I will tell you what I wish. I wish I could just create projects and blog about them. I wish I didn't have to worry about advertisers, promoting, and all the other stuff. I did not realize that the minute I decided to take this blog from a hobby to a business/hobby that it was going to change the game so much. I sincerely believe that the reason my blog grew in the beginning is because Heavenly Father knew my little family was going to struggle financially. With 3 layoffs in the past two years and with four little mouths to feed and clothe, the small amount of money I can generate here has kept our heads above water. So I know that sponsored posts are not your favorite posts. I know you would rather see big room reveals and awesome furniture projects. But the sponsored posts put food on the table and allow me the funds (and products) to do the room makeovers and other projects.
My blogging friends are all making BIG goals and have big dreams for their blogs. And here is the really honest confession. The one I have not even admitted to myself until recently. I am scared. I don't dare dream big. I am afraid of success because if I get big, there will be more experiences like the one I mentioned above.

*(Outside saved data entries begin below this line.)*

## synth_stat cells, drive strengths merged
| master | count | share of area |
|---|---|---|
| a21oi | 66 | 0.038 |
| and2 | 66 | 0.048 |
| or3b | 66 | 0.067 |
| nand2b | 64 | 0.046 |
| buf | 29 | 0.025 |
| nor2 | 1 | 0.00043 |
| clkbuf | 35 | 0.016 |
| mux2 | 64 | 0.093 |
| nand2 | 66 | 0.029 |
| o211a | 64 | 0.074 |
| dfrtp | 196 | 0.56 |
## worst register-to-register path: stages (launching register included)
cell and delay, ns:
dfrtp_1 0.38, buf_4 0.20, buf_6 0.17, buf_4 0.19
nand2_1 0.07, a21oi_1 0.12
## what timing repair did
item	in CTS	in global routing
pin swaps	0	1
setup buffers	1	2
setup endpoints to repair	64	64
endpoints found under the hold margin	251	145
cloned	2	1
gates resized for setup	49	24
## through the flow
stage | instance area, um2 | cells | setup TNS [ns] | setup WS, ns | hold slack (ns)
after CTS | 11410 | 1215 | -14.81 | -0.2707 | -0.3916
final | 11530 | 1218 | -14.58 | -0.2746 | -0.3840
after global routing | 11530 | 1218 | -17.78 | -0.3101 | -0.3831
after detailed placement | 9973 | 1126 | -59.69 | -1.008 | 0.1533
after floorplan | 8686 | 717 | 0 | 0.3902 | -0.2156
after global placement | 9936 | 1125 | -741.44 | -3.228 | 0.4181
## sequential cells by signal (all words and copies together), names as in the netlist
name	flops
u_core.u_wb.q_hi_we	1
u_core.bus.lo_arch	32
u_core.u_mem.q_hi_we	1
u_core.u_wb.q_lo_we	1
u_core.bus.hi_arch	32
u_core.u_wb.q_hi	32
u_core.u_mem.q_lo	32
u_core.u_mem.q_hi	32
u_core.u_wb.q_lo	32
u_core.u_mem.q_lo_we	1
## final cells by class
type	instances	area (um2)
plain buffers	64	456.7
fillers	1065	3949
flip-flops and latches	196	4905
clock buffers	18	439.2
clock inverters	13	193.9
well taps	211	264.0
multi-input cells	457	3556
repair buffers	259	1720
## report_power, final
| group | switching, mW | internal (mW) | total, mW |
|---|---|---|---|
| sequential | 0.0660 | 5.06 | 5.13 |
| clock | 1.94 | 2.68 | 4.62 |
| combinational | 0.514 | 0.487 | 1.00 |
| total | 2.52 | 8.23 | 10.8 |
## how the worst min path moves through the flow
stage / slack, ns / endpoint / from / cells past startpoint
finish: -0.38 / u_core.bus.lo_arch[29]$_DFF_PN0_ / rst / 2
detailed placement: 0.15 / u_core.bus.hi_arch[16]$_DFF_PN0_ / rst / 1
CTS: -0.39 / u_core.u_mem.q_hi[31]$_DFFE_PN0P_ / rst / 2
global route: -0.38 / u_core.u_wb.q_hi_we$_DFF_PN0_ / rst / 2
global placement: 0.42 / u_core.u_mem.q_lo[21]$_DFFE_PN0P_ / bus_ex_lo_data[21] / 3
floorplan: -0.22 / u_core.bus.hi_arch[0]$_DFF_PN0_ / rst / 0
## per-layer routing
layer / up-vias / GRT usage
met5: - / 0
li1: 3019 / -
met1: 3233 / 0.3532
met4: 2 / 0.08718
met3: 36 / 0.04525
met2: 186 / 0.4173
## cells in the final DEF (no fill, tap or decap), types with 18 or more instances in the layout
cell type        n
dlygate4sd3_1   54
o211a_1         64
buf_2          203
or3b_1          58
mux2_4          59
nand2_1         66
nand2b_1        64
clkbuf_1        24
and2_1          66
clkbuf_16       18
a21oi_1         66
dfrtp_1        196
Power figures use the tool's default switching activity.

People being critical. And I don't think I want to take off my rose colored glasses. I don't think I have thick enough skin to handle it. I want to live in this supportive bubble we have created here and not venture into the big bad world.
So basically, I am a wuss.
So be patient with me and I may fumble while getting my footings here in 2013. I love you all and I love the blogging community :)
***UPDATE*** After reading your wonderful comments I think I gave the wrong impression with this post. I didn't mean for the whole focus of the post to be about that one experience. Like I said, there are a ton of little things that had me in a funk. Also, I am not giving up on blogging. I am just not sure how far to take it or how big to dream because I hate the idea of having critics. Hence the "wuss" comment :) I am still going to plug along doing what I have been doing. I just wanted you to know why it may not be 5 posts every week like usual for the next little while. Or maybe it will be with all the tutorials and stuff from my family room. Who knows :) Thanks for your support!